A nivel de mercado, esta consolidación hace que el acceso a capital dependa más de redes y menos de narrativa. Un fondo grande puede mantener relación con LPs, operar con equipos de apoyo y acelerar rondas. Para el fundador, la contrapartida es clara: cuando el inversor tiene capacidad de seguir invirtiendo durante años, aumenta la estabilidad financiera, pero también aumenta la probabilidad de que el plan de crecimiento se diseñe para encajar con el calendario y el tamaño de los fondos, no solo con la demanda.

El incentivo que más se subestima es el de los ingresos frente al subsidio

Cuando un fondo busca levantar sumas de dos dígitos en miles de millones, la industria tiende a centrar la conversación en prestigio y capacidad.
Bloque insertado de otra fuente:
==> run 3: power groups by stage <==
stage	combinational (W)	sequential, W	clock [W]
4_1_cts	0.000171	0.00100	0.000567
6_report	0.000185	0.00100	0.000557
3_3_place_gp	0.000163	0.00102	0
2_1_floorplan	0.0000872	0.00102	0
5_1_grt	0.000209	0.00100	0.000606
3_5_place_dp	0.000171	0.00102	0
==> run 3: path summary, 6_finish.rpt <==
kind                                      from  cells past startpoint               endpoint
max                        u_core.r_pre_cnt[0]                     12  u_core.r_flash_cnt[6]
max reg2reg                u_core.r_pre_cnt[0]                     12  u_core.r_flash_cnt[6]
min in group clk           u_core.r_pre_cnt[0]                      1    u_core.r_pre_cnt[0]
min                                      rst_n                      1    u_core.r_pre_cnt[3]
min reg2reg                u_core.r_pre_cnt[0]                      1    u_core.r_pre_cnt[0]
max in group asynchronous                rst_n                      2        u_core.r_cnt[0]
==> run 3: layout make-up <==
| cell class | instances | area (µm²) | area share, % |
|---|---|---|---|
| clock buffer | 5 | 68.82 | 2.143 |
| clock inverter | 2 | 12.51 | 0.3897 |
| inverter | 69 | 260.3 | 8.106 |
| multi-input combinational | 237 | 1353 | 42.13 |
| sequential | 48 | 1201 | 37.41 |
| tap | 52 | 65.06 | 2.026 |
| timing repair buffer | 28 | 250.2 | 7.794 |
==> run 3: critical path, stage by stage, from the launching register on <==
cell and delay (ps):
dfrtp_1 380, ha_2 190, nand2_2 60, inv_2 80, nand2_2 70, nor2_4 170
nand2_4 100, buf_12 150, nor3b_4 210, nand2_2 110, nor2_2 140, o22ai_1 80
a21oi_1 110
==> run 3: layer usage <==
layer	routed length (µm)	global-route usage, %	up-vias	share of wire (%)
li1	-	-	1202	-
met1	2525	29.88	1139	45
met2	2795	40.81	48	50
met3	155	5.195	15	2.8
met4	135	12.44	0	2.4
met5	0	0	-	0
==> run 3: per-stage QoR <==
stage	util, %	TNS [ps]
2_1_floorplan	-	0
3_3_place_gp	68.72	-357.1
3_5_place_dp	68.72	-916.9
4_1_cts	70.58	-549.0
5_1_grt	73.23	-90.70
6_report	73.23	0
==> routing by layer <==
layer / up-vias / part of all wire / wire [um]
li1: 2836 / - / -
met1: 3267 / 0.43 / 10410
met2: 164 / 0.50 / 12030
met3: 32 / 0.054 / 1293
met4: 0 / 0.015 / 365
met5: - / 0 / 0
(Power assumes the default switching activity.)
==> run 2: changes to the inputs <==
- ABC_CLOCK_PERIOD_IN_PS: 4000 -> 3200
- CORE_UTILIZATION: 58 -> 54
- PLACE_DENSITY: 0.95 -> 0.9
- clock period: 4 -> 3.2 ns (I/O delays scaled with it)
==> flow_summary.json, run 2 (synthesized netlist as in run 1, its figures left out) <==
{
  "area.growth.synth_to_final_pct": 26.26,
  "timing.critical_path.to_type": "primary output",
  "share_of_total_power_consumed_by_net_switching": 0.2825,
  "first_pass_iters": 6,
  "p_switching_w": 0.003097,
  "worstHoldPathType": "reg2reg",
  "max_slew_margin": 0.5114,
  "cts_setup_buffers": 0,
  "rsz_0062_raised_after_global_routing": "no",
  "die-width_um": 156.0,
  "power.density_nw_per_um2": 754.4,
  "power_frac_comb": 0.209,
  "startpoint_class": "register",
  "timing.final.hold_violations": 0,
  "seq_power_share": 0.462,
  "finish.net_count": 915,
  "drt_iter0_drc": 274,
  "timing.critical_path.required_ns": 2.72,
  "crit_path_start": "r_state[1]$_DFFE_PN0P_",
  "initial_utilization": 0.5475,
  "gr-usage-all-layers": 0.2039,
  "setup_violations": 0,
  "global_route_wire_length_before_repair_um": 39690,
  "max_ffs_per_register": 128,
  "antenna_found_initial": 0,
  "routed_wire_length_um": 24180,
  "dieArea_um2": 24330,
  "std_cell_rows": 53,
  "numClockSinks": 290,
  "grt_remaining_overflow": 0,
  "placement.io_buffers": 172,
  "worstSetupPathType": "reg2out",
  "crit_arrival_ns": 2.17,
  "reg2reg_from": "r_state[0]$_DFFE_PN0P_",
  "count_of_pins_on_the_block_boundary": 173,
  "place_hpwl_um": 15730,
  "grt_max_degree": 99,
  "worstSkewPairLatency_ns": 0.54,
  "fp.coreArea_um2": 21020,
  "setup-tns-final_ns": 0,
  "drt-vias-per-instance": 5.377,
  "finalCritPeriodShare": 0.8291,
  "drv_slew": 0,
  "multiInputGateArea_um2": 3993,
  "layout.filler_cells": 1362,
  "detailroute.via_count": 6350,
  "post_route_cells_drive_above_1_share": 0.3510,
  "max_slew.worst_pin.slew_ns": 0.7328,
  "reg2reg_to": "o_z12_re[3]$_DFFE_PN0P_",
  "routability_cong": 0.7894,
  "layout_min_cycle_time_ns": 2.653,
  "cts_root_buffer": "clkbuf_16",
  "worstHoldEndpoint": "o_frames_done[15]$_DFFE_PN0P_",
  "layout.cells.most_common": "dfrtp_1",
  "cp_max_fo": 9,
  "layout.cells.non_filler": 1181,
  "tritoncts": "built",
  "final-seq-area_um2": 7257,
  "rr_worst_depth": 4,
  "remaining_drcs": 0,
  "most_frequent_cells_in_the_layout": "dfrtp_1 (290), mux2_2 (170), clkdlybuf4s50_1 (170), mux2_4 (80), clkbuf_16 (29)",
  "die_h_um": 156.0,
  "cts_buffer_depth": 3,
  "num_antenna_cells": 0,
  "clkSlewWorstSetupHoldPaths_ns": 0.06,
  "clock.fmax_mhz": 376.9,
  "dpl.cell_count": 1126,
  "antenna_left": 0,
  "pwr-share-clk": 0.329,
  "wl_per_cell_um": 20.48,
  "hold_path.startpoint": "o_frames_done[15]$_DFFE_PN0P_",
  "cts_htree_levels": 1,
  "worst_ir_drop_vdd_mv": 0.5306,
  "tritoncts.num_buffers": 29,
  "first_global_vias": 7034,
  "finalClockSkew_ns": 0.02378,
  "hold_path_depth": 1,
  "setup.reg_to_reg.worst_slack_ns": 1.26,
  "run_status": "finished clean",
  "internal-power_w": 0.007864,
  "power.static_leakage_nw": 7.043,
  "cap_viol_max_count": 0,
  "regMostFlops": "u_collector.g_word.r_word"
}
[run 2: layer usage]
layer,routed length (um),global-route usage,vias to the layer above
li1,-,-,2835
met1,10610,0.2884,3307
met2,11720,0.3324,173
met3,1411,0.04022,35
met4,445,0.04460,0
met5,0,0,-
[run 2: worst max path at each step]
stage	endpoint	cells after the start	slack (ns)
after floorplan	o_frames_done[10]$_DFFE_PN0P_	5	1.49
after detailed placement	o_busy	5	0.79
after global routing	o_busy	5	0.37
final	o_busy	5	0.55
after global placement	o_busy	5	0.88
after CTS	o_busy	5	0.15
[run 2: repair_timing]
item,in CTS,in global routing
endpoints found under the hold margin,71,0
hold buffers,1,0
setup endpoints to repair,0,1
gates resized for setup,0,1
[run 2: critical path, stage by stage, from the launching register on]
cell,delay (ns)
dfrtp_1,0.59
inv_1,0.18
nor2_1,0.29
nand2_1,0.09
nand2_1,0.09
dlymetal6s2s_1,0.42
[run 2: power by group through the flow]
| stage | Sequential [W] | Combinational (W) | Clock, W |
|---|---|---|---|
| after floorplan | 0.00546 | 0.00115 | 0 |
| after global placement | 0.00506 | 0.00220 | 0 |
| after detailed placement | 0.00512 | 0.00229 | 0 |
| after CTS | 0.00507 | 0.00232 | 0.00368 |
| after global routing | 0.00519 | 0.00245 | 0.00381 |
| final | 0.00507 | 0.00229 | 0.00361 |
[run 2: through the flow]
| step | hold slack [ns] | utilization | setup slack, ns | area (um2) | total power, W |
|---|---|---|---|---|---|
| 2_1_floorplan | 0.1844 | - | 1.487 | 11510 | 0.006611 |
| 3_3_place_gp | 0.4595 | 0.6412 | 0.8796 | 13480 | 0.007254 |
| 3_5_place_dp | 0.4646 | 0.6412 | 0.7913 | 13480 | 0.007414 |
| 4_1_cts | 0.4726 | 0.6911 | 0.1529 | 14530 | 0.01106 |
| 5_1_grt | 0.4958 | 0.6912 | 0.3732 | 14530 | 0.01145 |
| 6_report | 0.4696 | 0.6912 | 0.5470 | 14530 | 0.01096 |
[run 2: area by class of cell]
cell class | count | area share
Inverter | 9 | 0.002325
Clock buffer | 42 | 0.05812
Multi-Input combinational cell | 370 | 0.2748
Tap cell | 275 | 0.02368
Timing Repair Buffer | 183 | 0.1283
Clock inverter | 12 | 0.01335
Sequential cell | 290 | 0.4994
Yo prefiero mirar una variable menos glamurosa: qué porcentaje del crecimiento de las participadas viene de clientes que pagan y qué porcentaje viene de capital que subvenciona adquisición de usuarios, descuentos, expansión de plantilla o infraestructura.

No es una crítica general al VC; es una auditoría de supervivencia. En un entorno de tipos altos, el capital es más exigente y el mercado castiga modelos que necesitan rondas consecutivas para mantener operaciones. Para un fondo como General Catalyst, el reto se duplica: tiene que encontrar empresas con potencial de escala, pero también con una ruta creíble hacia eficiencia operativa. Esto es especialmente relevante en sectores donde el capital tiende a tapar ineficiencias, como consumo con subsidios o ciertas capas de software con ventas infladas por gasto comercial.

La noticia de un posible fondo de 10.000 millones, tras un levantamiento de 8.000 millones en 2024, sugiere que todavía hay apetito por gestores con marca, track record y exposición a tendencias como IA, salud y fintech. Pero ese apetito no elimina la física del P&L. Los ganadores de los próximos dos años no serán los que más capital consigan, sino los que conviertan capital en ingresos repetibles sin inflar costes fijos.

En este contexto, la IA debe leerse como herramienta de productividad para equipos pequeños, no como una excusa para construir organizaciones más pesadas. Si la tecnología añade una nueva capa de herramientas, integraciones y supervisión, el resultado puede ser más gasto y menos velocidad. El fondo que entienda esto presionará a sus participadas hacia diseño organizacional simple, métricas de eficiencia y crecimiento medido.

La señal para el mercado es concentración y cheques más grandes

El intento de General Catalyst de levantar 10.000 millones de dólares en conversaciones tempranas refuerza una tendencia: el capital riesgo se está polarizando entre gestores gigantes capaces de liderar rondas grandes y especialistas que ganan por selección temprana y disciplina. Con 43.000 millones+ bajo gestión y una cartera de 800+ compañías, General Catalyst compite por ser infraestructura de capital en varias etapas y geografías.

Para el tejido empresarial, esto eleva la disponibilidad de capital para empresas que ya superaron el riesgo inicial, pero también eleva el listón de ejecución: un cheque grande suele venir con expectativas de expansión acelerada, y esa expansión solo es sostenible cuando la base de ingresos y el coste de servir al cliente están bajo control. Técnicamente, el tamaño del fondo incrementa la presión por desplegar capital y desplaza el centro de gravedad hacia operaciones con capacidad de absorber rondas más grandes sin distorsionar su economía.